## Problem
Your answer is one number: the count of lines below that hold the word "rdata".
=== Begin Enclosure ===
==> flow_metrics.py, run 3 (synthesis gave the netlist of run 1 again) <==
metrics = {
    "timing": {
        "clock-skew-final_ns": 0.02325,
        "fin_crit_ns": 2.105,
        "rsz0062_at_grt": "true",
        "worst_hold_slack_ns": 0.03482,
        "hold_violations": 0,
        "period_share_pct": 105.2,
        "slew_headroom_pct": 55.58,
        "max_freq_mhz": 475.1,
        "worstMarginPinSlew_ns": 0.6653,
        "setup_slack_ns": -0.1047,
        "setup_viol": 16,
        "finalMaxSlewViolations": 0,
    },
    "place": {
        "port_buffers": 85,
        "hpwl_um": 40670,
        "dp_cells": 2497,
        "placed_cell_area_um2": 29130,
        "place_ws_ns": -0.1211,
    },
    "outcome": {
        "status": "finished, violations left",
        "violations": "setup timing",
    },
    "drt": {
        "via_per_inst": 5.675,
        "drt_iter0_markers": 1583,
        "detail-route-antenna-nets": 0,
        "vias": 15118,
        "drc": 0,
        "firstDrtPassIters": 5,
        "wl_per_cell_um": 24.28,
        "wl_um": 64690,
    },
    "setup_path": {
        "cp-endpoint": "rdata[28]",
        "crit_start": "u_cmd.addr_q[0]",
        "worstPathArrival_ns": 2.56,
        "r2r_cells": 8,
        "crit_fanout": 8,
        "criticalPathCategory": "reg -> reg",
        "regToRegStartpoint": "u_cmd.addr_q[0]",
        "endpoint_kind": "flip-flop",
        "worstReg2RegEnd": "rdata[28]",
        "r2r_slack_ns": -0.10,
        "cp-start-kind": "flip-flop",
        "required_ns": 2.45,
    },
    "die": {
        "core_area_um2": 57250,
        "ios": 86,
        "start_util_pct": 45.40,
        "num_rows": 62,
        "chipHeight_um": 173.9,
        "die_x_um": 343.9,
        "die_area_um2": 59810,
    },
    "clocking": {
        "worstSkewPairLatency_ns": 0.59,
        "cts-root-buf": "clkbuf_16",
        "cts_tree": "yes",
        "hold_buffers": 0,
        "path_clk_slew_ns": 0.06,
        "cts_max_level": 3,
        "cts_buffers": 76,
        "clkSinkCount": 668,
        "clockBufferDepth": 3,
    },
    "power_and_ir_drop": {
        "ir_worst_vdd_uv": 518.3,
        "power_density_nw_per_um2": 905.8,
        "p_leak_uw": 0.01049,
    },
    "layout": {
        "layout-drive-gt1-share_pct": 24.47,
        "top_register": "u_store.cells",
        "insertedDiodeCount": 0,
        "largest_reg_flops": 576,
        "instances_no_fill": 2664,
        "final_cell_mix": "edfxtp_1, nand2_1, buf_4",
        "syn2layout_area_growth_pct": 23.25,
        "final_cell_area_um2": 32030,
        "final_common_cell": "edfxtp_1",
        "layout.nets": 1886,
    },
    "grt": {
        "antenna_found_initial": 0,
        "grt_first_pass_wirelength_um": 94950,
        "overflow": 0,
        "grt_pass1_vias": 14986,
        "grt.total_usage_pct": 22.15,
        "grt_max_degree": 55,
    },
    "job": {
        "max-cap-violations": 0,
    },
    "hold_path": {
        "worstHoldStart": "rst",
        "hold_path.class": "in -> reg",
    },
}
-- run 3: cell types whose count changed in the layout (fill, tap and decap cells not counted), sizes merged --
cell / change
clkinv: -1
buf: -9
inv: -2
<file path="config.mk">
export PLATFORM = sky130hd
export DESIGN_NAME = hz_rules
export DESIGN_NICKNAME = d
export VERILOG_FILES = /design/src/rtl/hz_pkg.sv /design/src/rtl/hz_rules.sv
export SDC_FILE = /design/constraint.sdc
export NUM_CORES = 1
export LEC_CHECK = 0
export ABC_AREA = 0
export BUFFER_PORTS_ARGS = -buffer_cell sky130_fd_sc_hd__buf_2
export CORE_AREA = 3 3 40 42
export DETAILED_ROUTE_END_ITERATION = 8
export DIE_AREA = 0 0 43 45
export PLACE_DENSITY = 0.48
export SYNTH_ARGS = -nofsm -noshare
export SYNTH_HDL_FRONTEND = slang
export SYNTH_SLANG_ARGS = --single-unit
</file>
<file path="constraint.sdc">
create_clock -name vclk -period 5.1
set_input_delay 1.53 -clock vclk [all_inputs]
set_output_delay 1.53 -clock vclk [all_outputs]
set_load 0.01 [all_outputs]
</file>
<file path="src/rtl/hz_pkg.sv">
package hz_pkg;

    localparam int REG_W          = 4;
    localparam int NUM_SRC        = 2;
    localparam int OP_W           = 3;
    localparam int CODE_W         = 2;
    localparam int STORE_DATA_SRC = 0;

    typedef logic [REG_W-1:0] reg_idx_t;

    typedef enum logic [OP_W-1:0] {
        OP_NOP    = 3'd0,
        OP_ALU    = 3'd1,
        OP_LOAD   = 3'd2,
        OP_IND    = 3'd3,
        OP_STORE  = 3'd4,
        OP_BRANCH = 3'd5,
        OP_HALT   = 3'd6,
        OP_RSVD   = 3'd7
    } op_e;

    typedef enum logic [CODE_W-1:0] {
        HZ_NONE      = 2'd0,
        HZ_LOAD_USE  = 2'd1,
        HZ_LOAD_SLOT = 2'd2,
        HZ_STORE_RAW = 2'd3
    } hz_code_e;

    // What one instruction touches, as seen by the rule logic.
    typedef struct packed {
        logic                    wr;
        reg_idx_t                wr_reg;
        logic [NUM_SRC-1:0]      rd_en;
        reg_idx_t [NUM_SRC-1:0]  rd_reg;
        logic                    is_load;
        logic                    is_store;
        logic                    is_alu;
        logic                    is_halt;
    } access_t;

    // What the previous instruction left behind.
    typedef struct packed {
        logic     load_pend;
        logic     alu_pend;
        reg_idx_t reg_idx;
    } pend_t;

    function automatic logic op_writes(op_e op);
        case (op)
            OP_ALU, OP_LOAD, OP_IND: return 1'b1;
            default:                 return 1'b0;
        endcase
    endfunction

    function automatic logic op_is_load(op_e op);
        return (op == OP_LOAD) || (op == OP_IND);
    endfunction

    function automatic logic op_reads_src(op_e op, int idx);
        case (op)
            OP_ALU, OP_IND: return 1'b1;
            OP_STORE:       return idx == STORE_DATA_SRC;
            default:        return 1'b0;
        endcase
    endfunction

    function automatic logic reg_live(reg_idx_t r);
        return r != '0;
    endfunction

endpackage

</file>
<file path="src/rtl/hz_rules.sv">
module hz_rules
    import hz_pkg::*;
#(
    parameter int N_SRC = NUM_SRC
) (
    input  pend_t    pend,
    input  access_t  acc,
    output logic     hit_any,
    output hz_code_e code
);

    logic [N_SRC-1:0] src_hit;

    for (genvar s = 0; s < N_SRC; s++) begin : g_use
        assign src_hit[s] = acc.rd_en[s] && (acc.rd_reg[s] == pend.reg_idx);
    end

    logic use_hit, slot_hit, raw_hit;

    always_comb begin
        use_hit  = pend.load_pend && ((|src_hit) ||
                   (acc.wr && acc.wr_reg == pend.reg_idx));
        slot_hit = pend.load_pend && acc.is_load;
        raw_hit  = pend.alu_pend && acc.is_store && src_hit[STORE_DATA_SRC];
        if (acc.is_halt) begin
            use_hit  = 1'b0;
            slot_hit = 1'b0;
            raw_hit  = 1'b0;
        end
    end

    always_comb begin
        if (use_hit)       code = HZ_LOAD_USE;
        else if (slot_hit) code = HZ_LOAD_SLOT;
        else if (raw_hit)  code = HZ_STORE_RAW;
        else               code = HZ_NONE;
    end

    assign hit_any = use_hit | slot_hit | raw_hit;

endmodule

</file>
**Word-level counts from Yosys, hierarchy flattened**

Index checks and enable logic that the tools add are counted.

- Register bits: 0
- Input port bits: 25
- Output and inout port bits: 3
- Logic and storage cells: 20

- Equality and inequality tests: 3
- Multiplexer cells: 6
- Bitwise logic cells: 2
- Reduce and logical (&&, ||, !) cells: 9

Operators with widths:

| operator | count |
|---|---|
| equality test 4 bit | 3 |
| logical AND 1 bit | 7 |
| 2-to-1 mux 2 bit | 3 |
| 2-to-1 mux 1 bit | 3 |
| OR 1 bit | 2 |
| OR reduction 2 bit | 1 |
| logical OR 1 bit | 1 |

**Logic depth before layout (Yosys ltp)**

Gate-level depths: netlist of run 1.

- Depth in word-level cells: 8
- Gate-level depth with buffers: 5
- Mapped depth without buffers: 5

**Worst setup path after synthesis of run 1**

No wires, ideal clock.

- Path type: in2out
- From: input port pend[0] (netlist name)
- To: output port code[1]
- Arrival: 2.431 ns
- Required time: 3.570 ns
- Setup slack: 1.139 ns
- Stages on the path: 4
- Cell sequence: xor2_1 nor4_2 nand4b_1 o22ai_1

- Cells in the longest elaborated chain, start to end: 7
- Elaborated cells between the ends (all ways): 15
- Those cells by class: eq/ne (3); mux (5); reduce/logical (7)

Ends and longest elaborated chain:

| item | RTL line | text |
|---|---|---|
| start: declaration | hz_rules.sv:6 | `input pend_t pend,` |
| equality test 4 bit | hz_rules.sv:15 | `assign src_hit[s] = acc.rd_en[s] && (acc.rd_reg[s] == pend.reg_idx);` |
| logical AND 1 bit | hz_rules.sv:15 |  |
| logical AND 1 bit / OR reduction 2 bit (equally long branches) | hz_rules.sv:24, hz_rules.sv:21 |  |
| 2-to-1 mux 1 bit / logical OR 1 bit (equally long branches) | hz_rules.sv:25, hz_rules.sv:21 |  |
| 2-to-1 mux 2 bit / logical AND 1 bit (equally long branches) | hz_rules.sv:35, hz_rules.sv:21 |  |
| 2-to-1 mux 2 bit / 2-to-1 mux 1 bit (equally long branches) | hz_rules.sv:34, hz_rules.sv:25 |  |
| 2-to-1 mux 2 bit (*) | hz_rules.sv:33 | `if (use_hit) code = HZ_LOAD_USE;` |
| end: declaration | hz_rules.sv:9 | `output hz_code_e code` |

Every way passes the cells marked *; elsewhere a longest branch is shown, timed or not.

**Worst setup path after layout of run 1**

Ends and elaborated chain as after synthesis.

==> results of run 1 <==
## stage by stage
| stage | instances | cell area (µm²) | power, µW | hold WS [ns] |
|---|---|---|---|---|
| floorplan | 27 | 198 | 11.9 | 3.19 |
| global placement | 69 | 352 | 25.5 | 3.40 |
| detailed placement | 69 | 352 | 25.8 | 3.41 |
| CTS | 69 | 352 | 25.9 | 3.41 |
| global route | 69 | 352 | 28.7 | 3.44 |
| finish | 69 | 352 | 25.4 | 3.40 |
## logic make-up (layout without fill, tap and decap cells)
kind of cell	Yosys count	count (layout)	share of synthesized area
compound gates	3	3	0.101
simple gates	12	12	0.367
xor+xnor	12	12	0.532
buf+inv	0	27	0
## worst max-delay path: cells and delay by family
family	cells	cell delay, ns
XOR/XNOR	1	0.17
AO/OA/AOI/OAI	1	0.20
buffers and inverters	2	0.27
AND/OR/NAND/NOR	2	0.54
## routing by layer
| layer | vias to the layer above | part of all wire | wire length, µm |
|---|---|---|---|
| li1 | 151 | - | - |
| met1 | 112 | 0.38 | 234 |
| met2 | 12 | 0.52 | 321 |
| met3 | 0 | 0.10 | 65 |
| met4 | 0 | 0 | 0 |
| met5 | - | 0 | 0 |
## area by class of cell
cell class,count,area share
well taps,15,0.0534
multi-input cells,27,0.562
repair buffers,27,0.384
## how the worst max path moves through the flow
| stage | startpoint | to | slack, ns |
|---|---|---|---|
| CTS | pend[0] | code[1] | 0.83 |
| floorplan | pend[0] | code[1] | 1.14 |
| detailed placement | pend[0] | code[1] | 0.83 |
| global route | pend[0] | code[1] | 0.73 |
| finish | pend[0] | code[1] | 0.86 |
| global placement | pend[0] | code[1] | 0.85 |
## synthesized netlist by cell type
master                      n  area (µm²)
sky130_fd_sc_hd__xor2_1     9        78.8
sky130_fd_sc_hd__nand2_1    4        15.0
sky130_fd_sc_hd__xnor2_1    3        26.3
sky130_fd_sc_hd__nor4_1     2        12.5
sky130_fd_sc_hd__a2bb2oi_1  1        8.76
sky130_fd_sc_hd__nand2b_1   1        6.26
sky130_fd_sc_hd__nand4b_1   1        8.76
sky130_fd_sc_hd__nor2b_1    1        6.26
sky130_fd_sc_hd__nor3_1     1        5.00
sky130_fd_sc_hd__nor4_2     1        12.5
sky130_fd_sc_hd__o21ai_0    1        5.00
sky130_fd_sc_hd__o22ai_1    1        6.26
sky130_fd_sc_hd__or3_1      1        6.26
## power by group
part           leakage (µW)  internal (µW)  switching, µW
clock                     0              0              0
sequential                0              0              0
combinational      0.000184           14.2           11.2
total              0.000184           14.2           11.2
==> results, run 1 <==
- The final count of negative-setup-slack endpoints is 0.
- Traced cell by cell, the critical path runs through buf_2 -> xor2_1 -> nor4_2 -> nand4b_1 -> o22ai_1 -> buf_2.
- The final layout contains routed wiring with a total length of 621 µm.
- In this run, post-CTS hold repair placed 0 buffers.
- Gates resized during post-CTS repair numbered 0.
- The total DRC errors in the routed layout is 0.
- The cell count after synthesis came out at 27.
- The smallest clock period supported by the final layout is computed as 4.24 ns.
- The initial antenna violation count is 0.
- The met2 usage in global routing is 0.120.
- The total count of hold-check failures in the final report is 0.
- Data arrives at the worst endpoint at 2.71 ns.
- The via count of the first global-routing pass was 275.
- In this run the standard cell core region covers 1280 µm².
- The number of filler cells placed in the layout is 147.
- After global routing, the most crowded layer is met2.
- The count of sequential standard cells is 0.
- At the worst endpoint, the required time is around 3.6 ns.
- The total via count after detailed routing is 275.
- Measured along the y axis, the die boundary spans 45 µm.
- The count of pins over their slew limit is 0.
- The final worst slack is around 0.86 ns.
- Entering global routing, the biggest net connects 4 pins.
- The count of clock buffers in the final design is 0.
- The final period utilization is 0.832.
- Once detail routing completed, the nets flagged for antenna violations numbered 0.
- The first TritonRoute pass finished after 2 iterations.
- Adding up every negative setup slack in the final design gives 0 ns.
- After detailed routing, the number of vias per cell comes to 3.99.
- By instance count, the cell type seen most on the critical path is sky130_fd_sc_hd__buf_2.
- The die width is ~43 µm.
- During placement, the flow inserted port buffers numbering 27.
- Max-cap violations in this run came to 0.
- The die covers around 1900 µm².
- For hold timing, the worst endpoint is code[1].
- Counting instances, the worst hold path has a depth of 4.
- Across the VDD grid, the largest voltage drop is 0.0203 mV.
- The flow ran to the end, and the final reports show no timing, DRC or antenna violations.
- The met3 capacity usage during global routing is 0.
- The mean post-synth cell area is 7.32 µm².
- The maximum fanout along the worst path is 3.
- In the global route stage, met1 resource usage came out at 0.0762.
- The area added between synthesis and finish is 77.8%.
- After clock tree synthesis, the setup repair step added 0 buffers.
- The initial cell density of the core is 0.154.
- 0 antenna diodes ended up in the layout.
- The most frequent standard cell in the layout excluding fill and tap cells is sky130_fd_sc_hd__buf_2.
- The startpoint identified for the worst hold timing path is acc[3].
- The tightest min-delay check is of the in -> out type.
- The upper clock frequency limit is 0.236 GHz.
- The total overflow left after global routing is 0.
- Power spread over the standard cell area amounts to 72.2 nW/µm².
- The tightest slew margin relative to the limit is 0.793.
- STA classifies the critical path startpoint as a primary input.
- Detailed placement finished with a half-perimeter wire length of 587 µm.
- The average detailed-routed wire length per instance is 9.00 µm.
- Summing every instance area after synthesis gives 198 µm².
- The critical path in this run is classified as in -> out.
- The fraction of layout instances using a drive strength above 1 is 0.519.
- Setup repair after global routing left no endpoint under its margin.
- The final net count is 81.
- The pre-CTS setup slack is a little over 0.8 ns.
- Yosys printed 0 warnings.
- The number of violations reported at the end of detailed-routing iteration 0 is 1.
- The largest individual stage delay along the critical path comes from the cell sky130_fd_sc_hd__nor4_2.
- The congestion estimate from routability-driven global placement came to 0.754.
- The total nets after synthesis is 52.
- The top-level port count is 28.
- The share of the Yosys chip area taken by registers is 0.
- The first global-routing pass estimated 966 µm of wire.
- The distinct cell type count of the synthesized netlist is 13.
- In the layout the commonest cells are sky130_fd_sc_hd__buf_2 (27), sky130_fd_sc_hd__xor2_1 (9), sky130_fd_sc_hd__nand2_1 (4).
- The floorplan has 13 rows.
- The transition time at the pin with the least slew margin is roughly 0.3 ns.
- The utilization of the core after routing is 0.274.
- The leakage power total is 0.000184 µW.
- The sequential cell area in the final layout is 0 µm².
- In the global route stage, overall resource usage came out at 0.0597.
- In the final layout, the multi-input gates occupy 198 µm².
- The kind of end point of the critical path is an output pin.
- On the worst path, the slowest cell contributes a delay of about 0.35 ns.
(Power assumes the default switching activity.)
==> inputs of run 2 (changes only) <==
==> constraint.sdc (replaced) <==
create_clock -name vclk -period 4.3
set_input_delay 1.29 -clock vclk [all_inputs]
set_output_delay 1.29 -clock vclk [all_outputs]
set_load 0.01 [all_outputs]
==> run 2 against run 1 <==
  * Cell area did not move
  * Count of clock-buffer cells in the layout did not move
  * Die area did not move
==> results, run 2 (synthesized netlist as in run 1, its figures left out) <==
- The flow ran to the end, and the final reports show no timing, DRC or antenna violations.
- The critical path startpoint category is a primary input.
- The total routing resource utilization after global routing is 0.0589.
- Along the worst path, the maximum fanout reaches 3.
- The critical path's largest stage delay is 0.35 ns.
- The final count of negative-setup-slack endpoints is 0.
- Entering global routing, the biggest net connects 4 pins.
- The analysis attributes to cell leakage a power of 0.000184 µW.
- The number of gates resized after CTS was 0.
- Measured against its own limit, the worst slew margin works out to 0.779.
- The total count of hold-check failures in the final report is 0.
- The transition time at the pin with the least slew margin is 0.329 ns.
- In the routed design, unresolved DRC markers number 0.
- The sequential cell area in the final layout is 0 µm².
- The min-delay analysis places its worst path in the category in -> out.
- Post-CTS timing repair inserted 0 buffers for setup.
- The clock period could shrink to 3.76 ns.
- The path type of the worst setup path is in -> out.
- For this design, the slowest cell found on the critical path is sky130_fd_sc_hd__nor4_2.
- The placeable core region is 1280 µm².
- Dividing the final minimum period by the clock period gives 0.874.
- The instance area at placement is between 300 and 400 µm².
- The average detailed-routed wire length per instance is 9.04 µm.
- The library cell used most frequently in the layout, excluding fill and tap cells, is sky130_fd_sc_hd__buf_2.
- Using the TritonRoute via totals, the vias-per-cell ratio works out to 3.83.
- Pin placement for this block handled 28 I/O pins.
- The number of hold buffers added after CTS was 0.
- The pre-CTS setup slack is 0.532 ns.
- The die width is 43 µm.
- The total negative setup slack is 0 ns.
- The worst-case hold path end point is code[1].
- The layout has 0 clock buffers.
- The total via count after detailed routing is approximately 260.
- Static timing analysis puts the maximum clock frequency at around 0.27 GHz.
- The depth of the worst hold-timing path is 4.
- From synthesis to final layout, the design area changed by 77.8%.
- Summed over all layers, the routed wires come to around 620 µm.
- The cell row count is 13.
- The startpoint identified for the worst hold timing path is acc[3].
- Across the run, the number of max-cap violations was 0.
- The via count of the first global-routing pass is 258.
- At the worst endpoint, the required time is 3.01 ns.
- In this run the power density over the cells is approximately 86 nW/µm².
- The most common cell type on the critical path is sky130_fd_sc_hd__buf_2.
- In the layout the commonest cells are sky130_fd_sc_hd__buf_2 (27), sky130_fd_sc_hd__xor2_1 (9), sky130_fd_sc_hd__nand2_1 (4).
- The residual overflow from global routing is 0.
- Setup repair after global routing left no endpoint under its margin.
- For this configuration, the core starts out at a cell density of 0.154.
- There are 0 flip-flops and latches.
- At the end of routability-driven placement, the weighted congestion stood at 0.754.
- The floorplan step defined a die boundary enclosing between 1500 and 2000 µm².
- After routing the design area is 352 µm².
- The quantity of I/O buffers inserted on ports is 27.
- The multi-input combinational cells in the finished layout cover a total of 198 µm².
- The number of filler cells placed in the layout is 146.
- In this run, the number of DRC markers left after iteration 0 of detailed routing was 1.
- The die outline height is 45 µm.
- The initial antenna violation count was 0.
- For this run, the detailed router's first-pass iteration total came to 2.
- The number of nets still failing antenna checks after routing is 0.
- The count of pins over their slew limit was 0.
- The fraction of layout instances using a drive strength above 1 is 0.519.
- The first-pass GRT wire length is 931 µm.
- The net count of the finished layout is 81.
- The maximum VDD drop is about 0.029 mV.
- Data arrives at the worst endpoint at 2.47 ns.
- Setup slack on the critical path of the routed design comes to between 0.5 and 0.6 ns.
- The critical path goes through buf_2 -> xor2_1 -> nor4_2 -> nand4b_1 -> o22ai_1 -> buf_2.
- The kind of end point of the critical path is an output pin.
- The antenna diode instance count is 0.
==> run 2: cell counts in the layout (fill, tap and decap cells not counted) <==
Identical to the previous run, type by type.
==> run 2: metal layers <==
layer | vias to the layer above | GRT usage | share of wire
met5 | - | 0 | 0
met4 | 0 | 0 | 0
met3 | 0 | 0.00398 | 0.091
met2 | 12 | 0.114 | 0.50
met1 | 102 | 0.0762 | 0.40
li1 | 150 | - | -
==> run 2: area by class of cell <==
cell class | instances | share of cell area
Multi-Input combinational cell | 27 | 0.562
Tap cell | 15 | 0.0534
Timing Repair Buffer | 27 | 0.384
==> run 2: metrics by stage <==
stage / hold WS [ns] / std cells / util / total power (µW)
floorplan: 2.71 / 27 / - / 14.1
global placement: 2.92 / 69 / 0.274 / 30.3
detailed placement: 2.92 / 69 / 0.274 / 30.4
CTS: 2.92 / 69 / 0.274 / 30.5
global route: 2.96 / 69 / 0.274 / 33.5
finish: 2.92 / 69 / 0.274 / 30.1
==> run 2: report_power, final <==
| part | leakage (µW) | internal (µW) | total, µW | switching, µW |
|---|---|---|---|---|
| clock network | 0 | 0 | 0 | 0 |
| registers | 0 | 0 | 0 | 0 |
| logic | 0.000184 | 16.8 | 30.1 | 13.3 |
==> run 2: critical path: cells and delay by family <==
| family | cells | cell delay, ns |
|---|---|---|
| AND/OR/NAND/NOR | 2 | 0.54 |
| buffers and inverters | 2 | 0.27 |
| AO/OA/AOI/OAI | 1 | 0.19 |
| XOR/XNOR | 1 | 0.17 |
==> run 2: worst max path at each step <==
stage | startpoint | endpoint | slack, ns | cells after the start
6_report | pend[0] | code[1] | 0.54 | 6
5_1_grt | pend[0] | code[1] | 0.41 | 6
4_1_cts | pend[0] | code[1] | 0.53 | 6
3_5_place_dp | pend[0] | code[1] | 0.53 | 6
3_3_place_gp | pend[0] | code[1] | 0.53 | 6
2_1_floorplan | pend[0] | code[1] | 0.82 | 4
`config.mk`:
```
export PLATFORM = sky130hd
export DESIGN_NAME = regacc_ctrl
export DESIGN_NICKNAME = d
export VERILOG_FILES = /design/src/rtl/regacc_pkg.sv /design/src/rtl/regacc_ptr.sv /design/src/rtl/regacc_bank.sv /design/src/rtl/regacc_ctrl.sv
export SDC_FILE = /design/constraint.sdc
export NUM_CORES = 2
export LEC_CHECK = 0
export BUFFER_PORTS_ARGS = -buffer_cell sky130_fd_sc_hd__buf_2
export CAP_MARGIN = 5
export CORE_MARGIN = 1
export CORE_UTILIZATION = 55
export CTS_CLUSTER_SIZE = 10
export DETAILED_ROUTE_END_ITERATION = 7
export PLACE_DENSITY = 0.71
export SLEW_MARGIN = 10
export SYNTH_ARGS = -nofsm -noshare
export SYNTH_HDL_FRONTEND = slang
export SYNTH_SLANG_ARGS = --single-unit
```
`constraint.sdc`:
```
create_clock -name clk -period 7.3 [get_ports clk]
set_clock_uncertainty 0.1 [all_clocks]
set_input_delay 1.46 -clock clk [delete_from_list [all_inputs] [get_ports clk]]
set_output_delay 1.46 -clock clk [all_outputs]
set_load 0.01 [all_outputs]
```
=== End Enclosure ===
## Task result
2